Dikutip dari www.metrotvnews.com
RokokSenin, 30 Mei 2011 13:53 WIB, BAHAYA asap rokok jauh lebih berbahaya ketimbang polutan dari knalpot kendaraan. Asap rokok mengandung lebih dari 4.000 bahan kimia racun atau toksik dan 43 senyawa penyebab kanker (karsinogenik). Penelitian ilmiah pun membuktikan rokok sebagai penyebab kanker, penyakit jantung, gangguan saluran pernapasan, gangguan reproduksi dan kehamilan.

“Tapi di Indonesia, lebih dari 43 juta anak Indonesia tinggal serumah dengan perokok. Meski jadi perokok pasif, asap rokok dapat membuat pertumbuhan paru-paru anak lebih lamban, mudah terkena brokitis, infeksi saluran pernapasan, sakit telinga, dan asma,” kata dr Azimal, Direktur Pengendalian Penyakit Tidak Menular Kementerian Kesehatan baru-baru ini.

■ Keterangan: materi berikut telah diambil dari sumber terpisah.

This is an optimization exercise on Yosys and OpenROAD, whose aim is small area, a short achievable clock period and few clock cycles per item, not a production implementation. Function was checked by simulation only, so behaviour that the tests miss may differ from the original. Power and IR drop assume default switching activity.

## dot
module dot(input logic clk, input logic rst_n,
          output logic slave_waitrequest,
          input logic [3:0] slave_address,
          input logic slave_read, output logic [31:0] slave_readdata,
          input logic slave_write, input logic [31:0] slave_writedata,
          input logic master_waitrequest,
          output logic [31:0] master_address,
          output logic master_read, input logic [31:0] master_readdata, input logic master_readdatavalid,
          output logic master_write, output logic [31:0] master_writedata);
Size: about 2,600 cells after synthesis, about 320 flip-flops, ~25,000 um2 of cells after synthesis.
==> flow/config.mk <==
export PLATFORM = sky130hd
export DESIGN_NAME = dot
export DESIGN_NICKNAME = dot
export VERILOG_FILES = /design/flow/design.v
export SDC_FILE = /design/flow/constraint.sdc
export NUM_CORES = 4
export LEC_CHECK = 0
export CAP_MARGIN = 20
export CORE_MARGIN = 2
export CORE_UTILIZATION = 55
export PLACE_DENSITY = 0.7
export SLEW_MARGIN = 20
export SYNTH_HIERARCHICAL = 1
export SYNTH_MINIMUM_KEEP_SIZE = 0
==> flow/constraint.sdc <==
create_clock -name core_clock -period 11.0 [get_ports {clk}]
set_input_delay 2.2000 -clock core_clock [delete_from_list [all_inputs] [get_ports {clk}]]
set_output_delay 2.2000 -clock core_clock [all_outputs]
set_load 0.01 [all_outputs]
standard.sh (not shown) runs the stock make flow with config.mk's settings and CLKGATE_MAP_FILE= SYNTH_SCRIPT=/design/flow/synth_recipe.tcl, a recipe that flattens the netlist after the stock synthesis.
==> flow/flow/run.sh <==
#!/bin/bash
export SETUP_SLACK_MARGIN=7.2
bash standard.sh > standard.log 2>&1
The first run finished clean.
Testbench counts at the start, summed over its fixed seeds: cycles 91,778, items 45,420.
Change:
==> flow/flow/run.sh (replaced) <==
#!/bin/bash
export SETUP_SLACK_MARGIN=7
bash standard.sh > standard.log 2>&1
--- a/flow/config.mk
+++ b/flow/config.mk
@@ -10,2 +10,4 @@
-export CORE_UTILIZATION = 55
-export PLACE_DENSITY = 0.7
+export CORE_UTILIZATION = 65
+export CTS_CLUSTER_DIAMETER = 70
+export CTS_CLUSTER_SIZE = 22
+export PLACE_DENSITY = 0.8
Result: Worst setup slack degrades by 0.22 ns; utilization came out higher by 8.2 points; non-clock buffer count shrinks by 23.
Change:
--- a/flow/config.mk
+++ b/flow/config.mk
@@ -8 +8 @@
-export CAP_MARGIN = 20
+export CAP_MARGIN = 50
@@ -10,5 +10,3 @@
-export CORE_UTILIZATION = 65
-export CTS_CLUSTER_DIAMETER = 70
-export CTS_CLUSTER_SIZE = 22
-export PLACE_DENSITY = 0.8
-export SLEW_MARGIN = 20
+export CORE_UTILIZATION = 40
+export PLACE_DENSITY = 0.6
+export SLEW_MARGIN = 75
After rerunning: Worst setup slack gets better by 0.057 ns; fmax rose by 1.4%; cell area rose by 6.7%; core utilization fell by 26 points; sequential cell count does not change; worst hold slack gets worse by 0.0043 ns; routed wire length rose by 1.8%; combinational power rose by 6.9%; via count fell by 4.9%; total power rose by 10%; die area rose by 61%.
Change:
==> flow/flow/run.sh (replaced) <==
#!/bin/bash
export SETUP_SLACK_MARGIN=7.2
bash standard.sh > standard.log 2>&1
--- a/flow/config.mk
+++ b/flow/config.mk
@@ -8 +8 @@
-export CAP_MARGIN = 50
+export CAP_MARGIN = 20
@@ -10,3 +10,5 @@
-export CORE_UTILIZATION = 40
-export PLACE_DENSITY = 0.6
-export SLEW_MARGIN = 75
+export CORE_UTILIZATION = 55
+export CTS_CLUSTER_DIAMETER = 70
+export CTS_CLUSTER_SIZE = 22
+export PLACE_DENSITY = 0.7
+export SLEW_MARGIN = 20
Synthesized cell count is unchanged.
Setup slack gets better by 0.16 ns.
Global-route usage came out higher by 10 points.
Sequential power is about the same.
Routed wire length grows by about 1.6%.
Change:
==> flow/flow/run.sh (replaced) <==
#!/bin/bash
export SETUP_SLACK_MARGIN=7
bash standard.sh > standard.log 2>&1
--- a/flow/config.mk
+++ b/flow/config.mk
@@ -11,2 +11,2 @@
-export CTS_CLUSTER_DIAMETER = 70
-export CTS_CLUSTER_SIZE = 22
+export CTS_CLUSTER_DIAMETER = 60
+export CTS_CLUSTER_SIZE = 28
Effect:
- The new run completed with no timing, DRC or antenna violations
- design area came out lower by a few percent
- synthesized cell count is unchanged
- total power came out lower by a few percent
- synthesized area does not change
- utilization came out lower by 2.3 points
- routed wire length came out lower by a few percent
Change:
==> flow/flow/run.sh (replaced) <==
#!/bin/bash
export SETUP_SLACK_MARGIN=7.3
bash standard.sh > standard.log 2>&1
--- a/flow/config.mk
+++ b/flow/config.mk
@@ -8 +8 @@
-export CAP_MARGIN = 20
+export CAP_MARGIN = 50
@@ -10,5 +10,3 @@
-export CORE_UTILIZATION = 55
-export CTS_CLUSTER_DIAMETER = 60
-export CTS_CLUSTER_SIZE = 28
-export PLACE_DENSITY = 0.7
-export SLEW_MARGIN = 20
+export CORE_UTILIZATION = 40
+export PLACE_DENSITY = 0.6
+export SLEW_MARGIN = 75
The changed run passed the timing, design-rule and antenna checks.
Fmax climbs by 3.7%.
Count of clock-buffer cells in the layout climbs by 20.
Via count grows by 0.44%.
Critical path depth went up by 9.
Routed wire length grows by 5.8%.
Worst setup slack is better by 0.15 ns.

[what the ideal ports hide]
No port has a modelled driver above. Below, the same layouts with a new extraction and two added sets of constraints. Step 1 (the two cells are an assumption about what drives the block):
set clk [get_ports {clk}]
set_driving_cell -lib_cell sky130_fd_sc_hd__clkbuf_16 $clk
set_driving_cell -lib_cell sky130_fd_sc_hd__buf_2 [delete_from_list [all_inputs] $clk]
Step 2 adds t to the input delays and takes it off the output delays; t is the mean of the earliest and latest rising clock arrival at the registers after step 1. Input paths then give back, and output paths get back, about the clock's delay inside the block. Three values: ideal ports, drivers, drivers and shift; two values: the first two.
| run | shift t [ns] | setup slack, ns | worst hold slack (ns) | worst setup path after step 2 | slew at the worst register clock pin (ns) |
|---|---|---|---|---|---|
| the first run | 0.617 | 7.158 / 7.133 / 6.632 | 0.453 / 0.453 / 0.453 | input to register | 0.07 / 0.07 |
| the second run | 0.605 | 6.937 / 6.937 / 6.374 | 0.456 / 0.456 / 0.456 | input to register | 0.09 / 0.09 |
| the third run | 0.623 | 6.993 / 6.967 / 6.528 | 0.452 / 0.452 / 0.452 | input to register | 0.06 / 0.06 |
| the fourth run | 0.626 | 7.149 / 7.149 / 6.654 | 0.456 / 0.456 / 0.456 | input to register | 0.09 / 0.09 |
| the fifth run | 0.670 | 6.939 / 6.882 / 6.428 | 0.453 / 0.453 / 0.453 | input to register | 0.10 / 0.10 |
| the sixth run | 0.631 | 7.085 / 7.085 / 6.688 | 0.452 / 0.452 / 0.452 | input to register | 0.07 / 0.07 |
After both steps every run listed still meets setup and hold. The setup slack of the second run, which loses most, moves by 0.000 ns with the drivers and by -0.563 ns with both steps.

Ia mengatakan asap rokok jika ditiupkan ke meja agak sulit hilang karena sifatnya lengket. Bagaimana jadinya jika asap itu masuk dalam paru-paru. Semakin lama, jumlah asap dan kandungan beracunnya kian banyak.

“Jika di satu rumah bapaknya merokok dan ada bayi, maka bayi tersebut bisa saja mengalami gangguan pertumbuhan,” ujar dr Azimal.

Diperkirakan bau asap rokok yang susah hilang karena asap rokok terbuat dari rantai molekul yang panjang. Butuh waktu yang lama atau sulit untuk dihilangkan terutama pada kain. Selain itu asap rokok yang dihasilkan umumnya mengandung banyak zat atau residu.

Banyaknya dampak negatif yang bisa ditimbulkan dari asap rokok bagi kesehatan seseorang itulah yang membuat asap rokok lebih mendapatkan perhatian, meski begitu bukan berarti asap kendaraan tidak berbahaya karena di dalamnya tetap mengandung senyawa yang beracun bagi tubuh.(go4/RRN)

Hallo sahabat, bagaimana yang kamu rasakan tinggal bersama perokok ??